[Data items]
================================

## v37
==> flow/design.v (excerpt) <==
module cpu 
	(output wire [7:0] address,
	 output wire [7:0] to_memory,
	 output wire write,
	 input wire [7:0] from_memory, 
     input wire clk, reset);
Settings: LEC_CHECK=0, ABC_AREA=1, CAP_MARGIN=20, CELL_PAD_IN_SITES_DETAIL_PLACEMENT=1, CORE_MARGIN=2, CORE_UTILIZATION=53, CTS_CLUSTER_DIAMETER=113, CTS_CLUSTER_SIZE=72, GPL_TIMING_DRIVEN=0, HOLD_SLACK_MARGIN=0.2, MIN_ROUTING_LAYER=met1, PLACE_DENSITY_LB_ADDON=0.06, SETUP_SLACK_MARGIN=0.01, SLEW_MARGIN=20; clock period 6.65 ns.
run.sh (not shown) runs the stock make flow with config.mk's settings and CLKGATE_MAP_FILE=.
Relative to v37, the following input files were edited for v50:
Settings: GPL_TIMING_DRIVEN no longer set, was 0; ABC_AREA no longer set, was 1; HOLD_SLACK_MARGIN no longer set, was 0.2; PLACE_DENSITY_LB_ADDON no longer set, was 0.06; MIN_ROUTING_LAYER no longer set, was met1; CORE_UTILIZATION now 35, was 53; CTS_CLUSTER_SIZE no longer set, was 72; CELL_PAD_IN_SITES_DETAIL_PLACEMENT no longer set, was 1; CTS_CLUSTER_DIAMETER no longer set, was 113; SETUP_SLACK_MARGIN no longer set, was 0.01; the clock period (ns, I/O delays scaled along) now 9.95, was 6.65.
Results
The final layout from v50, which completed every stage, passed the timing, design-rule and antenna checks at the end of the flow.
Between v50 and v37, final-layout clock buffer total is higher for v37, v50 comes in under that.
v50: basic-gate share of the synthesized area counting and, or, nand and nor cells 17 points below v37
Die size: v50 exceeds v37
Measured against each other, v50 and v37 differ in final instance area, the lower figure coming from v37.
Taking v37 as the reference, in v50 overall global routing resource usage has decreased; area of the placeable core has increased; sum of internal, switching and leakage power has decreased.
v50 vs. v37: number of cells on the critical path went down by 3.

================================

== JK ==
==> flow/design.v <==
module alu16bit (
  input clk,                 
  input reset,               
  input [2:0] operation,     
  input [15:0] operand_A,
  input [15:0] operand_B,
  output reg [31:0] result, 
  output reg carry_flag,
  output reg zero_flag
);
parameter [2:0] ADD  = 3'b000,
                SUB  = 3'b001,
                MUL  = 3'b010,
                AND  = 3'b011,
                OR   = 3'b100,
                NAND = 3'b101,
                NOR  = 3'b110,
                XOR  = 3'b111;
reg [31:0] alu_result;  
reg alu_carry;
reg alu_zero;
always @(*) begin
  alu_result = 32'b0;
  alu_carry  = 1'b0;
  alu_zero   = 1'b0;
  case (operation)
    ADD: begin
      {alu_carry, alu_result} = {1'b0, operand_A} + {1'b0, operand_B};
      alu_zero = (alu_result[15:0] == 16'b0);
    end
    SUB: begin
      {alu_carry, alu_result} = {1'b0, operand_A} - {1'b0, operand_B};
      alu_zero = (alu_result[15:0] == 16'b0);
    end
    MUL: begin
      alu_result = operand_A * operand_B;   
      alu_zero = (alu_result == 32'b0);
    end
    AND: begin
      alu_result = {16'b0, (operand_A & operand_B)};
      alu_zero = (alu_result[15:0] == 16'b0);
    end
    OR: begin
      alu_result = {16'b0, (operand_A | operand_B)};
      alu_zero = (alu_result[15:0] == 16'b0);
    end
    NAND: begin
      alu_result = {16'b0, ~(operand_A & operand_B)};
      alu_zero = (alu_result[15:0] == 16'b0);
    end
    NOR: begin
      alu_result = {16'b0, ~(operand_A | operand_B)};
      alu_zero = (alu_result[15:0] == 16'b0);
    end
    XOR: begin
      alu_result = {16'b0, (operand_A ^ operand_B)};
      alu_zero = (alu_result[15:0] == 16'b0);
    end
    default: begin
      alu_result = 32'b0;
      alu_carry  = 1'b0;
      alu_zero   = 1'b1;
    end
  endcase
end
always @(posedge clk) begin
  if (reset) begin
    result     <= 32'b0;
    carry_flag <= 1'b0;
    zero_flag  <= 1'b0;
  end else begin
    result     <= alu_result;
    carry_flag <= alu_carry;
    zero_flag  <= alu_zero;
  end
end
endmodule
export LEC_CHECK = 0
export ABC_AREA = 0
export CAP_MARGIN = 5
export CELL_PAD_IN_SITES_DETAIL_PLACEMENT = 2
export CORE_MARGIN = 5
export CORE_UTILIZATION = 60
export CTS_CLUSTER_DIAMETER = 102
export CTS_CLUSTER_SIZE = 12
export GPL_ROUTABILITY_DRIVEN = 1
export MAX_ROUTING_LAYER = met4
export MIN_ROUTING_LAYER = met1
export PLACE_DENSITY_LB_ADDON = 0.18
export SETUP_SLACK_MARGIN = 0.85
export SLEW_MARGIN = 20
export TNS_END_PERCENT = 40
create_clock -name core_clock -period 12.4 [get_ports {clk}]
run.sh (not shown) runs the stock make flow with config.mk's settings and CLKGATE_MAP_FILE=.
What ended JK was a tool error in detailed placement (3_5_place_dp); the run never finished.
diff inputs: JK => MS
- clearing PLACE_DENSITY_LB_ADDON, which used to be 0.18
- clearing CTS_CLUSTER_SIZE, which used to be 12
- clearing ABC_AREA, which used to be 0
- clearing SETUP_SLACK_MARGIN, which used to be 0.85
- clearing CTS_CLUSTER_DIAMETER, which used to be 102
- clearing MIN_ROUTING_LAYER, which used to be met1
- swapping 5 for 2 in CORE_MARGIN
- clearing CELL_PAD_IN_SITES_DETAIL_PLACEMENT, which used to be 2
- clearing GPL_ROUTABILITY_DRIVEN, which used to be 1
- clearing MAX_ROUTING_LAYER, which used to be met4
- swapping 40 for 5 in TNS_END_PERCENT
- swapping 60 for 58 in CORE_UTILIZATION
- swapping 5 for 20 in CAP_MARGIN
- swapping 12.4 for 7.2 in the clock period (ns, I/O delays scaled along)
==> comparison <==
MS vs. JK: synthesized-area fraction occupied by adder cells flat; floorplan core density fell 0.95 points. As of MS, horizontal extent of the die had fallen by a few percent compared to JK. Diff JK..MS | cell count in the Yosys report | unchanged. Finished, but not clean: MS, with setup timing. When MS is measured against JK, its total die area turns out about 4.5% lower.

================================

* WHAT THE EXERCISE ASKS: Among the lines of the data above, find those with the word "always" and show them.

* TASK RESPONSE:
always @(*) begin
always @(posedge clk) begin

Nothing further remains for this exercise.